Помнится нам, г. Баратынский где-то сказал что-то вроде следующей мысли: положение поэта трудно потому, что в одно и то же время он находится под противоположным влиянием огненной творческой фантазии и обливающего холодом рассудка. Мысль, не скажем несправедливая, но не точная: обливающий холодом рассудок действительно входит в процесс творчества, но когда? – в то время, когда еще поэт вынашивает в себе концепирующееся свое творение, следовательно, прежде, нежели приступить к его изложению, ибо поэт излагает уже готовое произведение. Разумеется, здесь должно предполагать высшие таланты, потому что только низшие сочиняют с пером в руке, еще не зная сами, что сочиняют они, или затрудняются в выражении собственных идей. Истинный поэт тем и велик, что свободно дает образ каждой глубоко прочувствованной им идее, выражает словом постижимое для одного ума и невыразимое для каждого, кто не поэт.
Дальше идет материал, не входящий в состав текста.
<file path="src/rtl/live_sim_pkg.sv">
// live_sim_pkg: shared types and helpers for the multi-channel live gate.
// Holds the channel state enum and effective period/on resolution.
package live_sim_pkg;

  localparam int MAX_W = 64;

  typedef enum logic [1:0] {
    IDLE,
    DELAY,
    RUN,
    DONE
  } ch_state_e;

  typedef struct packed {
    logic [MAX_W-1:0] period;
    logic [MAX_W-1:0] on;
  } eff_t;

  // A zero period selects the built-in default gate.
  function automatic eff_t resolve(
    input logic [MAX_W-1:0] per,
    input logic [MAX_W-1:0] on,
    input logic [MAX_W-1:0] def_p,
    input logic [MAX_W-1:0] def_on
  );
    eff_t r;
    if (per == '0) begin
      r.period = def_p;
      r.on     = def_on;
    end else begin
      r.period = per;
      r.on     = on;
    end
    return r;
  endfunction

endpackage

</file>
<file path="src/rtl/live_sim_multi_if.sv">
// live_sim_multi_if: control/config and status bundle of the live gate.
// Per-channel fields are packed, channel i at [i*W +: W].
interface live_sim_multi_if #(
  parameter int N_CH  = 4,
  parameter int CNT_W = 32,
  parameter int SC_W  = 16
);

  logic [N_CH-1:0]       ena;
  logic [N_CH-1:0]       oneshot;
  logic [N_CH-1:0]       clr_cnt;
  logic [N_CH*CNT_W-1:0] cfg_period;
  logic [N_CH*CNT_W-1:0] cfg_on;
  logic [N_CH*CNT_W-1:0] cfg_offset;
  logic [N_CH-1:0]       out_live;
  logic [N_CH-1:0]       spill_start;
  logic [N_CH-1:0]       done;
  logic [N_CH*SC_W-1:0]  spill_cnt;

  modport master (
    output ena, oneshot, clr_cnt,
    output cfg_period, cfg_on, cfg_offset,
    input  out_live, spill_start, done,
    input  spill_cnt
  );

  modport slave (
    input  ena, oneshot, clr_cnt,
    input  cfg_period, cfg_on, cfg_offset,
    output out_live, spill_start, done,
    output spill_cnt
  );

endinterface

</file>
<file path="src/rtl/live_sim_chan.sv">
// live_sim_chan: one live-gate channel with offset, period, on-time,
// one-shot mode and a saturating spill counter.
module live_sim_chan
  import live_sim_pkg::*;
#(
  parameter int          CNT_W      = 32,
  parameter int          SC_W       = 16,
  parameter int unsigned DEF_PERIOD = 750000000,
  parameter int unsigned DEF_ON     = 562500000
) (
  input  logic             clk,
  input  logic             rst,
  input  logic             ena,
  input  logic             oneshot,
  input  logic             clr_cnt,
  input  logic [CNT_W-1:0] cfg_period,
  input  logic [CNT_W-1:0] cfg_on,
  input  logic [CNT_W-1:0] cfg_offset,
  output logic             out_live,
  output logic             spill_start,
  output logic             done,
  output logic [SC_W-1:0]  spill_cnt
);

  localparam logic [CNT_W-1:0] ONE  = CNT_W'(1);
  localparam logic [SC_W-1:0]  SONE = SC_W'(1);

  ch_state_e        state, state_n;
  logic             pre_ena;
  logic [CNT_W-1:0] cnt, cnt_n;
  logic [CNT_W-1:0] sh_per, sh_per_n;
  logic [CNT_W-1:0] sh_on, sh_on_n;
  logic [CNT_W-1:0] sh_off, sh_off_n;
  logic             live_n, start_n, done_n;
  eff_t             eff;

  assign eff = resolve(MAX_W'(cfg_period), MAX_W'(cfg_on),
                       MAX_W'(DEF_PERIOD), MAX_W'(DEF_ON));

  always_comb begin
    state_n  = state;
    cnt_n    = cnt;
    sh_per_n = sh_per;
    sh_on_n  = sh_on;
    sh_off_n = sh_off;
    if (!ena) begin
      state_n = IDLE;
      cnt_n   = '0;
    end else begin
      unique case (state)
        IDLE: begin
          if (!pre_ena) begin
            sh_per_n = CNT_W'(eff.period);
            sh_on_n  = CNT_W'(eff.on);
            sh_off_n = cfg_offset;
            cnt_n    = '0;
            state_n  = (cfg_offset != '0) ? DELAY : RUN;
          end
        end
        DELAY: begin
          if (cnt == sh_off - ONE) begin
            cnt_n   = '0;
            state_n = RUN;
          end else begin
            cnt_n = cnt + ONE;
          end
        end
        RUN: begin
          if (cnt >= sh_per - ONE) begin
            cnt_n = '0;
            if (oneshot) begin
              state_n = DONE;
            end else begin
              sh_per_n = CNT_W'(eff.period);
              sh_on_n  = CNT_W'(eff.on);
            end
          end else begin
            cnt_n = cnt + ONE;
          end
        end
        DONE: state_n = DONE;
        default: state_n = IDLE;
      endcase
    end
    // Outputs are registered from next-state values so the gate
    // lines up with the cycle the counter value belongs to.
    live_n  = (state_n == RUN) && (cnt_n < sh_on_n);
    start_n = (state_n == RUN) && (cnt_n == '0) && (sh_on_n != '0);
    done_n  = (state_n == DONE);
  end

  always_ff @(posedge clk) begin
    if (rst) begin
      state       <= IDLE;
      pre_ena     <= 1'b0;
      cnt         <= '0;
      sh_per      <= '0;
      sh_on       <= '0;
      sh_off      <= '0;
      out_live    <= 1'b0;
      spill_start <= 1'b0;
      done        <= 1'b0;
      spill_cnt   <= '0;
    end else begin
      state       <= state_n;
      pre_ena     <= ena;
      cnt         <= cnt_n;
      sh_per      <= sh_per_n;
      sh_on       <= sh_on_n;
      sh_off      <= sh_off_n;
      out_live    <= live_n;
      spill_start <= start_n;
      done        <= done_n;
      if (clr_cnt) begin
        spill_cnt <= '0;
      end else if (start_n && (spill_cnt != '1)) begin
        spill_cnt <= spill_cnt + SONE;
      end
    end
  end

endmodule

</file>
<file path="src/rtl/live_sim_multi.sv">
// live_sim_multi: N_CH independent live-gate channels.
// Slices the packed config buses and concatenates the status buses.
module live_sim_multi
  import live_sim_pkg::*;
#(
  parameter int          N_CH       = 4,
  parameter int          CNT_W      = 32,
  parameter int          SC_W       = 16,
  parameter int unsigned DEF_PERIOD = 750000000,
  parameter int unsigned DEF_ON     = 562500000
) (
  input  logic             clk,
  input  logic             rst,
  live_sim_multi_if.slave  bus
);

  logic [N_CH-1:0]      live_w;
  logic [N_CH-1:0]      start_w;
  logic [N_CH-1:0]      done_w;
  logic [N_CH*SC_W-1:0] cnt_w;

  for (genvar i = 0; i < N_CH; i++) begin : g_ch
    live_sim_chan #(
      .CNT_W      (CNT_W),
      .SC_W       (SC_W),
      .DEF_PERIOD (DEF_PERIOD),
      .DEF_ON     (DEF_ON)
    ) u_chan (
      .clk         (clk),
      .rst         (rst),
      .ena         (bus.ena[i]),
      .oneshot     (bus.oneshot[i]),
      .clr_cnt     (bus.clr_cnt[i]),
      .cfg_period  (bus.cfg_period[i*CNT_W +: CNT_W]),
      .cfg_on      (bus.cfg_on[i*CNT_W +: CNT_W]),
      .cfg_offset  (bus.cfg_offset[i*CNT_W +: CNT_W]),
      .out_live    (live_w[i]),
      .spill_start (start_w[i]),
      .done        (done_w[i]),
      .spill_cnt   (cnt_w[i*SC_W +: SC_W])
    );
  end

  assign bus.out_live    = live_w;
  assign bus.spill_start = start_w;
  assign bus.done        = done_w;
  assign bus.spill_cnt   = cnt_w;

endmodule

</file>
<file path="src/flat_wrapper.sv">
// flat-port wrapper written by rule: the top's interface ports become plain ports
module live_sim_multi_flat import live_sim_pkg::*;
#(
  parameter int          N_CH       = 4,
  parameter int          CNT_W      = 32,
  parameter int          SC_W       = 16,
  parameter int unsigned DEF_PERIOD = 750000000,
  parameter int unsigned DEF_ON     = 562500000
)
  (clk, rst, bus_ena, bus_oneshot, bus_clr_cnt, bus_cfg_period, bus_cfg_on, bus_cfg_offset, bus_out_live, bus_spill_start, bus_done, bus_spill_cnt);
  live_sim_multi_if #(.N_CH(N_CH), .CNT_W(CNT_W), .SC_W(SC_W)) bus_i ();
  input  logic clk;
  input  logic rst;
  input wire logic [$bits(bus_i.ena)-1:0] bus_ena;
  input wire logic [$bits(bus_i.oneshot)-1:0] bus_oneshot;
  input wire logic [$bits(bus_i.clr_cnt)-1:0] bus_clr_cnt;
  input wire logic [$bits(bus_i.cfg_period)-1:0] bus_cfg_period;
  input wire logic [$bits(bus_i.cfg_on)-1:0] bus_cfg_on;
  input wire logic [$bits(bus_i.cfg_offset)-1:0] bus_cfg_offset;
  output wire logic [$bits(bus_i.out_live)-1:0] bus_out_live;
  output wire logic [$bits(bus_i.spill_start)-1:0] bus_spill_start;
  output wire logic [$bits(bus_i.done)-1:0] bus_done;
  output wire logic [$bits(bus_i.spill_cnt)-1:0] bus_spill_cnt;
  assign bus_i.ena = bus_ena;
  assign bus_i.oneshot = bus_oneshot;
  assign bus_i.clr_cnt = bus_clr_cnt;
  assign bus_i.cfg_period = bus_cfg_period;
  assign bus_i.cfg_on = bus_cfg_on;
  assign bus_i.cfg_offset = bus_cfg_offset;
  assign bus_out_live = bus_i.out_live;
  assign bus_spill_start = bus_i.spill_start;
  assign bus_done = bus_i.done;
  assign bus_spill_cnt = bus_i.spill_cnt;
  live_sim_multi #(.N_CH(N_CH), .CNT_W(CNT_W), .SC_W(SC_W), .DEF_PERIOD(DEF_PERIOD), .DEF_ON(DEF_ON)) u_core (.clk(clk), .rst(rst), .bus(bus_i));
endmodule
</file>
Этот несчастный раздор мысли с чувством, истины с верованием составляет основу поэзии г. Баратынского, и почти все лучшие его стихотворения проникнуты им. В одном из них ему предстает в горькую минуту истина и обещает успокоить путем холодного бесстрастия. Она говорит поэту:
Пускай со мной ты сердца жар погубишь,
Пускай, узнав людей,
Ты, может быть, испуганный, разлюбишь
И ближних и друзей.
Я бытия все прелести разрушу,
Но ум наставлю твой,
Я оболью суровым хладом душу,
Но дам душе покой.
Поэт в трепете отказывается от страшного дара неземной гостьи; но в заключение просит его у ней так:
. . . Когда мое светило
Во звездной вышине
Начнет бледнеть, и все, что сердцу мило,
Забыть придется мне,
Явись тогда! открой мне очи,[12 - Снова не точно процитировано. Надо: «Явись тогда! раскрой тогда мне очи» («Стихотворения», М., 1835, ч. I, стр. 18).]
Мой разум просвети,
Чтоб, жизнь презрев, я мог в обитель ночи
Безропотно сойти.
Так, в другом стихотворении поэт окрыляет надеждами обольщений безумную юность, но, обращаясь к знающим, говорит:
Но вы, судьбину испытавшие,
Тщету надежд, печали власть,
Вы, знанье бытия приявшие
Себе на тягостную часть!
Гоните прочь их рой прельстительный;
Так! доживайте жизнь в тиши,
И берегите хлад спасительный
Своей бездейственной души.
Своим бесчувствием блаженные,
Как трупы мертвых из гробов,
Волхвы, словами пробужденные,
Встают со скрежетом зубов;
Так вы, согрев в душе желания,
Безумно вдавшись в их обман,
Проснетесь только для страдания,
Для боли новой прежних ран.
Большое, отличающееся превосходными стихами стихотворение «Последняя смерть» есть апофеоза всей поэзии г. Баратынского. В нем вполне выразилось его миросозерцание. Поэт представляет в яркой картине кипящий жизнию мир; потом, в другой картине, увядание мира, а в третьей —
Прошли века, и тут моим очам
Открылася ужасная картина:
Ходила смерть по суше, по водам,
Свершалася живущего судьбина.[13 - В «Отечественных записках» по явному недосмотру напечатано: «Свершилася живущая судьбина».]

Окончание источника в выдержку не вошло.